- Your assignment
Count how many lines of the data include "characters". The answer is that number and nothing else.
---------- Record set ----------
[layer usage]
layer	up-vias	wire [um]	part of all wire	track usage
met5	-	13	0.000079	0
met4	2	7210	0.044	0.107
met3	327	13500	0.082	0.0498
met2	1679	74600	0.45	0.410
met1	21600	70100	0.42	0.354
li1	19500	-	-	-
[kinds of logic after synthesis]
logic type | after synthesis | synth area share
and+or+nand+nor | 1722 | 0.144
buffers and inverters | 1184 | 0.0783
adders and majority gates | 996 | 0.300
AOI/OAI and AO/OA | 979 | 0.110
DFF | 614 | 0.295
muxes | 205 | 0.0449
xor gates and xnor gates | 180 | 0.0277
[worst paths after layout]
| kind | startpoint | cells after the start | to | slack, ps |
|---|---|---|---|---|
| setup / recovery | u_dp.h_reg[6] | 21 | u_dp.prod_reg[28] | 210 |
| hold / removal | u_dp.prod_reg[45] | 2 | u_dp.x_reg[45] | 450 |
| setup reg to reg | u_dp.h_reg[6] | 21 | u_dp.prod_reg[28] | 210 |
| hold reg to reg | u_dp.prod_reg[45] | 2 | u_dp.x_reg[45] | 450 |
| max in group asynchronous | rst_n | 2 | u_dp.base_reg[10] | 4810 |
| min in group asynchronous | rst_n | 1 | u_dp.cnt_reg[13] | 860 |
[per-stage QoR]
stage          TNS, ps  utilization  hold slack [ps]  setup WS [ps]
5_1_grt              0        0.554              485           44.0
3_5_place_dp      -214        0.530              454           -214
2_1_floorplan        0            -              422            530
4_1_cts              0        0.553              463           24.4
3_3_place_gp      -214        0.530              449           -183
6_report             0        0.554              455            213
[src/hw/rtl/ipatc_pkg.sv]
`default_nettype none

package ipatc_pkg;

  // result codes
  typedef enum logic [1:0] {
    CLASS_IPV4 = 2'd0,
    CLASS_IPV6 = 2'd1,
    CLASS_NONE = 2'd2
  } address_class_e;

  // queue between decode and execute
  localparam int FIFO_DEPTH = 2;
  localparam int FIFO_PTR_W = $clog2(FIFO_DEPTH);
  localparam int FIFO_CNT_W = $clog2(FIFO_DEPTH + 1);

  // limits of the checks
  localparam logic [8:0] V4_MAX_PART = 9'd255;
  localparam logic [8:0] V4_SAT_PART = 9'd256;
  localparam logic [2:0] SAT3        = 3'd7;
  localparam logic [3:0] SAT4        = 4'd15;
  localparam logic [2:0] V6_TOO_LONG = 3'd5;
  localparam logic [2:0] V4_DOTS     = 3'd3;
  localparam logic [3:0] V6_COLONS   = 4'd7;

  // decoded character
  typedef struct packed {
    logic       is_dec;
    logic [3:0] digit;
    logic       is_dot;
    logic       is_hex;
    logic       is_colon;
    logic       last;
  } token_t;

endpackage

`default_nettype wire

[src/hw/rtl/ipatc_decode.sv]
`default_nettype none

module ipatc_decode (
  input  wire logic            s_tvalid_i,
  input  wire logic [7:0]      text_char_i,
  input  wire logic            is_last_i,
  output logic                 s_tready_o,
  input  wire logic            q_ready_i,
  output logic                 q_push_o,
  output ipatc_pkg::token_t    q_token_o
);
  import ipatc_pkg::*;

  logic dec;
  logic lower_hex;
  logic upper_hex;

  always_comb begin
    dec       = (text_char_i >= 8'h30) && (text_char_i <= 8'h39);
    lower_hex = (text_char_i >= 8'h61) && (text_char_i <= 8'h66);
    upper_hex = (text_char_i >= 8'h41) && (text_char_i <= 8'h46);

    q_token_o.is_dec   = dec;
    q_token_o.digit    = text_char_i[3:0];
    q_token_o.is_dot   = (text_char_i == 8'h2e);
    q_token_o.is_hex   = dec || lower_hex || upper_hex;
    q_token_o.is_colon = (text_char_i == 8'h3a);
    q_token_o.last     = is_last_i;
  end

  assign s_tready_o = q_ready_i;
  assign q_push_o   = s_tvalid_i && q_ready_i;

endmodule

`default_nettype wire

[src/hw/rtl/ipatc_fifo.sv]
`default_nettype none

module ipatc_fifo (
  input  wire logic              clk_i,
  input  wire logic              rst_ni,
  input  wire logic              push_i,
  input  ipatc_pkg::token_t      push_token_i,
  output logic                   push_ready_o,
  input  wire logic              pop_i,
  output logic                   pop_valid_o,
  output ipatc_pkg::token_t      pop_token_o
);
  import ipatc_pkg::*;

  token_t                 entry_q [FIFO_DEPTH];
  logic [FIFO_PTR_W-1:0]  wr_ptr_q, wr_ptr_d;
  logic [FIFO_PTR_W-1:0]  rd_ptr_q, rd_ptr_d;
  logic [FIFO_CNT_W-1:0]  count_q, count_d;
  logic                   do_push;
  logic                   do_pop;

  assign push_ready_o = (count_q != FIFO_CNT_W'(FIFO_DEPTH));
  assign pop_valid_o  = (count_q != '0);
  assign pop_token_o  = entry_q[rd_ptr_q];
  assign do_push      = push_i && push_ready_o;
  assign do_pop       = pop_i && pop_valid_o;

  always_comb begin
    wr_ptr_d = wr_ptr_q;
    rd_ptr_d = rd_ptr_q;
    count_d  = count_q;
    if (do_push) begin
      wr_ptr_d = (wr_ptr_q == FIFO_PTR_W'(FIFO_DEPTH - 1)) ? '0 : wr_ptr_q + 1'b1;
    end
    if (do_pop) begin
      rd_ptr_d = (rd_ptr_q == FIFO_PTR_W'(FIFO_DEPTH - 1)) ? '0 : rd_ptr_q + 1'b1;
    end
    if (do_push && !do_pop) begin
      count_d = count_q + 1'b1;
    end else if (do_pop && !do_push) begin
      count_d = count_q - 1'b1;
    end
  end

  always_ff @(posedge clk_i or negedge rst_ni) begin
    if (!rst_ni) begin
      wr_ptr_q <= '0;
      rd_ptr_q <= '0;
      count_q  <= '0;
    end else begin
      wr_ptr_q <= wr_ptr_d;
      rd_ptr_q <= rd_ptr_d;
      count_q  <= count_d;
    end
  end

  // storage needs no reset
  always_ff @(posedge clk_i) begin
    if (do_push) begin
      entry_q[wr_ptr_q] <= push_token_i;
    end
  end

endmodule

`default_nettype wire

[src/hw/rtl/ipatc_exec.sv]
`default_nettype none

module ipatc_exec (
  input  wire logic            clk_i,
  input  wire logic            rst_ni,
  input  wire logic            q_valid_i,
  input  ipatc_pkg::token_t    q_token_i,
  output logic                 q_pop_o,
  input  wire logic            m_tready_i,
  output logic                 m_tvalid_o,
  output logic [7:0]           m_tdata_o
);
  import ipatc_pkg::*;

  logic       saw_dot_q, saw_dot_d;
  logic       saw_colon_q, saw_colon_d;
  logic       v4_valid_q, v4_valid_d;
  logic       v6_valid_q, v6_valid_d;
  logic [8:0] part_value_q, part_value_d;
  logic [2:0] part_digit_count_q, part_digit_count_d;
  logic       part_starts_zero_q, part_starts_zero_d;
  logic [2:0] dot_count_q, dot_count_d;
  logic [2:0] group_length_q, group_length_d;
  logic [3:0] colon_count_q, colon_count_d;
  logic       out_valid_q, out_valid_d;
  address_class_e out_class_q, out_class_d;

  logic [11:0] part_ext;
  logic [11:0] part_next;

  assign q_pop_o    = q_valid_i && (!q_token_i.last || !out_valid_q || m_tready_i);
  assign m_tvalid_o = out_valid_q;
  assign m_tdata_o  = {6'b0, out_class_q};

  // times ten plus digit by two shifts and adds
  always_comb begin
    part_ext  = {3'b0, part_value_q};
    part_next = (part_ext << 3) + (part_ext << 1) + {8'b0, q_token_i.digit};
  end

  always_comb begin
    saw_dot_d          = saw_dot_q;
    saw_colon_d        = saw_colon_q;
    v4_valid_d         = v4_valid_q;
    v6_valid_d         = v6_valid_q;
    part_value_d       = part_value_q;
    part_digit_count_d = part_digit_count_q;
    part_starts_zero_d = part_starts_zero_q;
    dot_count_d        = dot_count_q;
    group_length_d     = group_length_q;
    colon_count_d      = colon_count_q;
    out_valid_d        = out_valid_q && !m_tready_i;
    out_class_d        = out_class_q;

    if (q_pop_o) begin
      // ipv4 side
      priority if (q_token_i.is_dec) begin
        if (part_digit_count_q == '0) begin
          part_starts_zero_d = (q_token_i.digit == 4'd0);
        end else if (part_starts_zero_q) begin
          v4_valid_d = 1'b0;
        end
        part_value_d = (part_next > {3'b0, V4_MAX_PART}) ? V4_SAT_PART : part_next[8:0];
        if (part_digit_count_q < SAT3) begin
          part_digit_count_d = part_digit_count_q + 1'b1;
        end
      end else if (q_token_i.is_dot) begin
        saw_dot_d = 1'b1;
        if (part_digit_count_q == '0 || part_value_q > V4_MAX_PART) begin
          v4_valid_d = 1'b0;
        end
        part_value_d       = '0;
        part_digit_count_d = '0;
        part_starts_zero_d = 1'b0;
        if (dot_count_q < SAT3) begin
          dot_count_d = dot_count_q + 1'b1;
        end
      end else begin
        v4_valid_d = 1'b0;
      end

      // ipv6 side
      priority if (q_token_i.is_hex) begin
        if (group_length_q < SAT3) begin
          group_length_d = group_length_q + 1'b1;
        end
        if (group_length_d >= V6_TOO_LONG) begin
          v6_valid_d = 1'b0;
        end
      end else if (q_token_i.is_colon) begin
        saw_colon_d = 1'b1;
        if (group_length_q == '0 || group_length_q >= V6_TOO_LONG) begin
          v6_valid_d = 1'b0;
        end
        group_length_d = '0;
        if (colon_count_q < SAT4) begin
          colon_count_d = colon_count_q + 1'b1;
        end
      end else begin
        v6_valid_d = 1'b0;
      end

      // end of string: close open part and group, decide, start over
      if (q_token_i.last) begin
        if (part_digit_count_d == '0 || part_value_d > V4_MAX_PART
            || dot_count_d != V4_DOTS) begin
          v4_valid_d = 1'b0;
        end
        if (group_length_d == '0 || group_length_d >= V6_TOO_LONG
            || colon_count_d != V6_COLONS) begin
          v6_valid_d = 1'b0;
        end
        priority if (saw_dot_d) begin
          out_class_d = v4_valid_d ? CLASS_IPV4 : CLASS_NONE;
        end else if (saw_colon_d) begin
          out_class_d = v6_valid_d ? CLASS_IPV6 : CLASS_NONE;
        end else begin
          out_class_d = CLASS_NONE;
        end
        out_valid_d        = 1'b1;
        saw_dot_d          = 1'b0;
        saw_colon_d        = 1'b0;
        v4_valid_d         = 1'b1;
        v6_valid_d         = 1'b1;
        part_value_d       = '0;
        part_digit_count_d = '0;
        part_starts_zero_d = 1'b0;
        dot_count_d        = '0;
        group_length_d     = '0;
        colon_count_d      = '0;
      end
    end
  end

  always_ff @(posedge clk_i or negedge rst_ni) begin
    if (!rst_ni) begin
      saw_dot_q          <= 1'b0;
      saw_colon_q        <= 1'b0;
      v4_valid_q         <= 1'b1;
      v6_valid_q         <= 1'b1;
      part_value_q       <= '0;
      part_digit_count_q <= '0;
      part_starts_zero_q <= 1'b0;
      dot_count_q        <= '0;
      group_length_q     <= '0;
      colon_count_q      <= '0;
      out_valid_q        <= 1'b0;
    end else begin
      saw_dot_q          <= saw_dot_d;
      saw_colon_q        <= saw_colon_d;
      v4_valid_q         <= v4_valid_d;
      v6_valid_q         <= v6_valid_d;
      part_value_q       <= part_value_d;
      part_digit_count_q <= part_digit_count_d;
      part_starts_zero_q <= part_starts_zero_d;
      dot_count_q        <= dot_count_d;
      group_length_q     <= group_length_d;
      colon_count_q      <= colon_count_d;
      out_valid_q        <= out_valid_d;
    end
  end

  always_ff @(posedge clk_i) begin
    out_class_q <= out_class_d;
  end

endmodule

`default_nettype wire

[src/hw/rtl/ip_address_text_classifier_unit.sv]
// ip address text classifier
// input stream: one ascii character per transaction on s_axis, tlast marks the
//   final character of an address string
// output stream: one transaction per string on m_axis, sent after the last
//   character; tdata[1:0] is the class (0 ipv4, 1 ipv6, 2 neither)
// throughput: one character per cycle while the output is not stalled, set by
//   the execute state update; characters of the next string may follow at once
// result path: the token of the last character is first written into the decode
//   queue, then the state update pops it and loads the output register; a
//   stalled output can hold it at the head of the queue
// stalls: while m_axis_tready is low, the result holds in the output register;
//   characters that end no string keep flowing, and the two-entry queue fills
//   only once the next last character waits at its head with one more
//   character behind it, which then drops s_axis_tready
// reset: rst_ni clears the queue, the per-string state and the output valid;
//   the block takes characters from the first cycle after reset
`default_nettype none

module ip_address_text_classifier_unit (
  input  wire logic        clk_i,
  input  wire logic        rst_ni,
  input  wire logic        s_axis_tvalid_i,
  output logic             s_axis_tready_o,
  input  wire logic [7:0]  s_axis_tdata_i,   // [7:0] text_char
  input  wire logic        s_axis_tlast_i,   // is_last
  output logic             m_axis_tvalid_o,
  input  wire logic        m_axis_tready_i,
  output logic [7:0]       m_axis_tdata_o    // [1:0] address_class, [7:2] zero
);
  import ipatc_pkg::*;

  token_t push_token;
  token_t pop_token;
  logic   push;
  logic   push_ready;
  logic   pop;
  logic   pop_valid;

  // front: decode each character into a token
  ipatc_decode u_decode (
    .s_tvalid_i  (s_axis_tvalid_i),
    .text_char_i (s_axis_tdata_i),
    .is_last_i   (s_axis_tlast_i),
    .s_tready_o  (s_axis_tready_o),
    .q_ready_i   (push_ready),
    .q_push_o    (push),
    .q_token_o   (push_token)
  );

  // short queue decouples decode from the state update
  ipatc_fifo u_fifo (
    .clk_i        (clk_i),
    .rst_ni       (rst_ni),
    .push_i       (push),
    .push_token_i (push_token),
    .push_ready_o (push_ready),
    .pop_i        (pop),
    .pop_valid_o  (pop_valid),
    .pop_token_o  (pop_token)
  );

  // back: ipv4 and ipv6 checks side by side, result register
  ipatc_exec u_exec (
    .clk_i      (clk_i),
    .rst_ni     (rst_ni),
    .q_valid_i  (pop_valid),
    .q_token_i  (pop_token),
    .q_pop_o    (pop),
    .m_tready_i (m_axis_tready_i),
    .m_tvalid_o (m_axis_tvalid_o),
    .m_tdata_o  (m_axis_tdata_o)
  );

endmodule

`default_nettype wire
`config.mk`:
```
export PLATFORM = sky130hd
export DESIGN_NAME = rpr_front
export DESIGN_NICKNAME = d
export VERILOG_FILES = /design/src/rtl/core/rpr_pkg.sv /design/src/rtl/core/rpr_front.sv
export SDC_FILE = /design/constraint.sdc
export NUM_CORES = 1
export LEC_CHECK = 0
export CAP_MARGIN = 10
export CORE_MARGIN = 1.5
export CORE_UTILIZATION = 57
export DETAILED_ROUTE_END_ITERATION = 16
export DONT_BUFFER_PORTS = 1
export GPL_TIMING_DRIVEN = 0
export PLACE_DENSITY_LB_ADDON = 0.2
export SLEW_MARGIN = 15
export SYNTH_ARGS = -nofsm -noshare
export SYNTH_HDL_FRONTEND = slang
export SYNTH_SLANG_ARGS = --single-unit
```
`constraint.sdc`:
```
create_clock -name clk_i -period 4.9 [get_ports clk_i]
set_input_delay 0.245 -clock clk_i [delete_from_list [all_inputs] [get_ports clk_i]]
set_output_delay 0.245 -clock clk_i [all_outputs]
set_load 0.02 [all_outputs]
```
**src/hw/rtl/plt_pkg.sv**
```systemverilog
// shared types and constants for the palette interpolating lookup
// no dependencies; used by every module of the block and by its checker
package plt_pkg;

    localparam int MAX_ENTRIES_DEF = 256;

    // input and result channel widths
    localparam int IDX_W   = 32;
    localparam int RGB_W   = 24;
    localparam int S_DATA_W = 56;
    localparam int M_DATA_W = 24;

    localparam logic [RGB_W-1:0] WHITE = 24'hFF_FFFF;

    // modulo unit: 23-bit entry number padded to 24, two quotient bits a cycle
    localparam int DIV_BITS  = 24;
    localparam int DIV_RADIX = 2;
    localparam int DIV_STEPS = DIV_BITS / DIV_RADIX;
    localparam int DIV_CNT_W = $clog2(DIV_STEPS + 1);

    typedef enum logic [1:0] {
        CMD_APPEND = 2'd0,
        CMD_CHANGE = 2'd1,
        CMD_LOOKUP = 2'd2,
        CMD_GET    = 2'd3
    } cmd_t;

    typedef enum logic [1:0] {
        ST_OK    = 2'd0,
        ST_EMPTY = 2'd1,
        ST_RANGE = 2'd2,
        ST_FULL  = 2'd3
    } status_t;

endpackage

```
**src/hw/rtl/plt_mod.sv**
```systemverilog
// serial remainder unit: dividend modulo palette entry count, radix 4
// depends on plt_pkg for the dividend width and step count
module plt_mod #(
    parameter int CW = 9
) (
    input  logic                          aclk,
    input  logic                          aresetn,
    input  logic                          start,
    input  logic [plt_pkg::DIV_BITS-1:0]  dividend,
    input  logic [CW-1:0]                 divisor,
    output logic                          done,
    output logic [CW-1:0]                 rem
);

    logic                          busy_reg;
    logic [plt_pkg::DIV_CNT_W-1:0] cnt_reg;
    logic [plt_pkg::DIV_BITS-1:0]  shift_reg;
    logic [CW-1:0]                 rem_reg;
    logic [CW-1:0]                 div_reg;
    logic [CW-1:0]                 rem_next;

    // two restoring steps; remainder stays below the divisor
    always_comb begin
        logic [CW:0] t;
        rem_next = rem_reg;
        for (int i = 0; i < plt_pkg::DIV_RADIX; i++) begin
            t = {rem_next, shift_reg[plt_pkg::DIV_BITS-1-i]};
            if (t >= {1'b0, div_reg}) begin
                t = t - {1'b0, div_reg};
            end
            rem_next = t[CW-1:0];
        end
    end

    always_ff @(posedge aclk) begin
        if (!aresetn) begin
            busy_reg <= 1'b0;
            cnt_reg  <= '0;
        end else if (start) begin
            busy_reg  <= 1'b1;
            cnt_reg   <= plt_pkg::DIV_CNT_W'(plt_pkg::DIV_STEPS);
            shift_reg <= dividend;
            div_reg   <= divisor;
            rem_reg   <= '0;
        end else if (busy_reg) begin
            if (cnt_reg != '0) begin
                cnt_reg   <= cnt_reg - plt_pkg::DIV_CNT_W'(1);
                shift_reg <= shift_reg << plt_pkg::DIV_RADIX;
                rem_reg   <= rem_next;
            end else begin
                busy_reg <= 1'b0;
            end
        end
    end

    assign done = busy_reg && (cnt_reg == '0);
    assign rem  = rem_reg;

endmodule

```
----------
- Answer below
3